§ EXERCISE PROMPT
In the entries below, count the lines that include the word "flow" and reply with the number alone.

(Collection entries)
☆ ☆ ☆ ☆ ☆

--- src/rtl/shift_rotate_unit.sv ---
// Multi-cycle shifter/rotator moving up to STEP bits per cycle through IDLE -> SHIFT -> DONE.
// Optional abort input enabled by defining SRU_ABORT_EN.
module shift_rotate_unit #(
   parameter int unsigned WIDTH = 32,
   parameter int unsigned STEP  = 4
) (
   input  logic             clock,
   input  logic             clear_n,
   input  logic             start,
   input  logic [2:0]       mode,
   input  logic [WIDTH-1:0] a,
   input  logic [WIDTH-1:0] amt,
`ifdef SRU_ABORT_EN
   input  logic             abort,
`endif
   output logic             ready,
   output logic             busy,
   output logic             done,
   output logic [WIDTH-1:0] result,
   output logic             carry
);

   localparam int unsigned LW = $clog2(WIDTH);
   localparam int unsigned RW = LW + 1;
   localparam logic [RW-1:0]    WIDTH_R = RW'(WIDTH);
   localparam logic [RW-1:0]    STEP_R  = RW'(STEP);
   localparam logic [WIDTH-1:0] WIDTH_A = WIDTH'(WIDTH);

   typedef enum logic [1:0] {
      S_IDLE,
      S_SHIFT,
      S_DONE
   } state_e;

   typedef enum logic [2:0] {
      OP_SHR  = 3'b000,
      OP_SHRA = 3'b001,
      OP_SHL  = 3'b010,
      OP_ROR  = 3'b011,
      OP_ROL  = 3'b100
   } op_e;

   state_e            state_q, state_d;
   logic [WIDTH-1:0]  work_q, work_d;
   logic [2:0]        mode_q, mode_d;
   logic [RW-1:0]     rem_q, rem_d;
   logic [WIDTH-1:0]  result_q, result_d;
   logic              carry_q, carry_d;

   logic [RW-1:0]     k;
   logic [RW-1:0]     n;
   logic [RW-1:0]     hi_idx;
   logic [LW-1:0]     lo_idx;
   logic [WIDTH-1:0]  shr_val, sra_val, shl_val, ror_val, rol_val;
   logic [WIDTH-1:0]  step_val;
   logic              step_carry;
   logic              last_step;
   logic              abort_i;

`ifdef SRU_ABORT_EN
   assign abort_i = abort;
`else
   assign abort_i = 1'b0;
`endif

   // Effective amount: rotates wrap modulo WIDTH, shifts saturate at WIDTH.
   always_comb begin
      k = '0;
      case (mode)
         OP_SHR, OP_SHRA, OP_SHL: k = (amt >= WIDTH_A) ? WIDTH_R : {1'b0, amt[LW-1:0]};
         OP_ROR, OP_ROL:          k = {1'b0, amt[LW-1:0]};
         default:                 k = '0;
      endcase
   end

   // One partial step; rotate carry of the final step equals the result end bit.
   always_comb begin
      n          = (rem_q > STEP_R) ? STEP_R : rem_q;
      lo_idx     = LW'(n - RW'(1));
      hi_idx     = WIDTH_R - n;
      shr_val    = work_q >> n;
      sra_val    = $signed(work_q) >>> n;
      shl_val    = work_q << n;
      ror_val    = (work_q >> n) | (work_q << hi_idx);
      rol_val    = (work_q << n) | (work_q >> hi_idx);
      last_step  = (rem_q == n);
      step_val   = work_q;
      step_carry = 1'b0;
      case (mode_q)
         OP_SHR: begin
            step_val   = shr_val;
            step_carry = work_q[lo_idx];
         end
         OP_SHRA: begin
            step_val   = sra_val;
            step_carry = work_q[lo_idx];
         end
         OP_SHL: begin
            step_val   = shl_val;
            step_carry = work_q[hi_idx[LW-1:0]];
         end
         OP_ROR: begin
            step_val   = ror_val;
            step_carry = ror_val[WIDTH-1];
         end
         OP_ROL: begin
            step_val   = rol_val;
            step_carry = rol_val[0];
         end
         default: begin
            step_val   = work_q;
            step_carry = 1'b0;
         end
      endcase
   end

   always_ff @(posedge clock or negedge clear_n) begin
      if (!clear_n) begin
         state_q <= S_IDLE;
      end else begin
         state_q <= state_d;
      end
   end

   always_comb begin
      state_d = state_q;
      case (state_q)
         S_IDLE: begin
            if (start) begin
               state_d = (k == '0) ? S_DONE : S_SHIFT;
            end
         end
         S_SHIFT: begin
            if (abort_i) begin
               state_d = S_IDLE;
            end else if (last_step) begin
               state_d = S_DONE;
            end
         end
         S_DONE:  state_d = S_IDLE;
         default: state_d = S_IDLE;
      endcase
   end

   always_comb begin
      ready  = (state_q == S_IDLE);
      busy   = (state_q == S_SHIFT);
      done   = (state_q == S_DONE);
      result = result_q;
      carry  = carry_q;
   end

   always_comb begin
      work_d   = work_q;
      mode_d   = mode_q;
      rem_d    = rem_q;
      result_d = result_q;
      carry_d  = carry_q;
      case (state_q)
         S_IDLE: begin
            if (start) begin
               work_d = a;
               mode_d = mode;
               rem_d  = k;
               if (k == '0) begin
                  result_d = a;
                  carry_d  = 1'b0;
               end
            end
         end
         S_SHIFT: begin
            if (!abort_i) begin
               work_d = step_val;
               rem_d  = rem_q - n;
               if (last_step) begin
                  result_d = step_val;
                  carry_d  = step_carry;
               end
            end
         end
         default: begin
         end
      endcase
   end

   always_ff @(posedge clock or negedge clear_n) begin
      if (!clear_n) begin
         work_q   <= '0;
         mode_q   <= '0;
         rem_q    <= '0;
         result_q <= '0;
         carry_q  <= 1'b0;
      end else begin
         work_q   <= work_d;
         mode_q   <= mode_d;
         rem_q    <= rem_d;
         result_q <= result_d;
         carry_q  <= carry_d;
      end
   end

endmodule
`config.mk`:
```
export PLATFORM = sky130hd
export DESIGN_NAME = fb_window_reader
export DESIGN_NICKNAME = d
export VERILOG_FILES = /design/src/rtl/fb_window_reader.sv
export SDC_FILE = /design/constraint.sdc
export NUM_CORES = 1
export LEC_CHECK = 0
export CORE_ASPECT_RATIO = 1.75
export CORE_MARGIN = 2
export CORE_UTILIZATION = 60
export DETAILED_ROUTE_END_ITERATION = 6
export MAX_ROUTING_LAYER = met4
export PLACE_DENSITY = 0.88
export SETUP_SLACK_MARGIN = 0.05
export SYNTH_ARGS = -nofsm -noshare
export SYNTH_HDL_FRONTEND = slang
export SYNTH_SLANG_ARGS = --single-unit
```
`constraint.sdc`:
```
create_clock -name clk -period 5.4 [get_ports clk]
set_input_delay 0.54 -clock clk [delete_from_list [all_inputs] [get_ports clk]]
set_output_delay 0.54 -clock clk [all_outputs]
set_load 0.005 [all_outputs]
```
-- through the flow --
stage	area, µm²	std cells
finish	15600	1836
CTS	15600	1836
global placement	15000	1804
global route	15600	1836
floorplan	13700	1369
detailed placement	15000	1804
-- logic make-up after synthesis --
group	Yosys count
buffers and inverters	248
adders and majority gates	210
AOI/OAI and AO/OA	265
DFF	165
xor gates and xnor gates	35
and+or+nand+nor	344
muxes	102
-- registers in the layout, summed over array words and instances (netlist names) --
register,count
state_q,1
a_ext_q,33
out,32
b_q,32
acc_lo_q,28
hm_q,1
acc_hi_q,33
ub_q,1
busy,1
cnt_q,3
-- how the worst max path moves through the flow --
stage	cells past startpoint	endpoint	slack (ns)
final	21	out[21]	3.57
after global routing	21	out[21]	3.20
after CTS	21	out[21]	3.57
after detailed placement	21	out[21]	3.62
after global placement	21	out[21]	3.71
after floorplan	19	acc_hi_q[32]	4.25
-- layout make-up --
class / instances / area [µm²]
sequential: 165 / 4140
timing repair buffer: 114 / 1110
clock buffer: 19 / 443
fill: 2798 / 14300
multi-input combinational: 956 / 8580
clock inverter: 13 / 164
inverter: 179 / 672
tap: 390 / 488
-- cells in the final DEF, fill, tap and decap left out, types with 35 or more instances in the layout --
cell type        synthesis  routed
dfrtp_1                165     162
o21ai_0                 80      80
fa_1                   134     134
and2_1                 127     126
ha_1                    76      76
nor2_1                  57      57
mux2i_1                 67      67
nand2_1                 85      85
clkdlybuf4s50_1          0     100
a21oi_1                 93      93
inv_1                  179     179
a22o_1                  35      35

☆ ☆ ☆ ☆ ☆

§ EXERCISE OUTPUT
2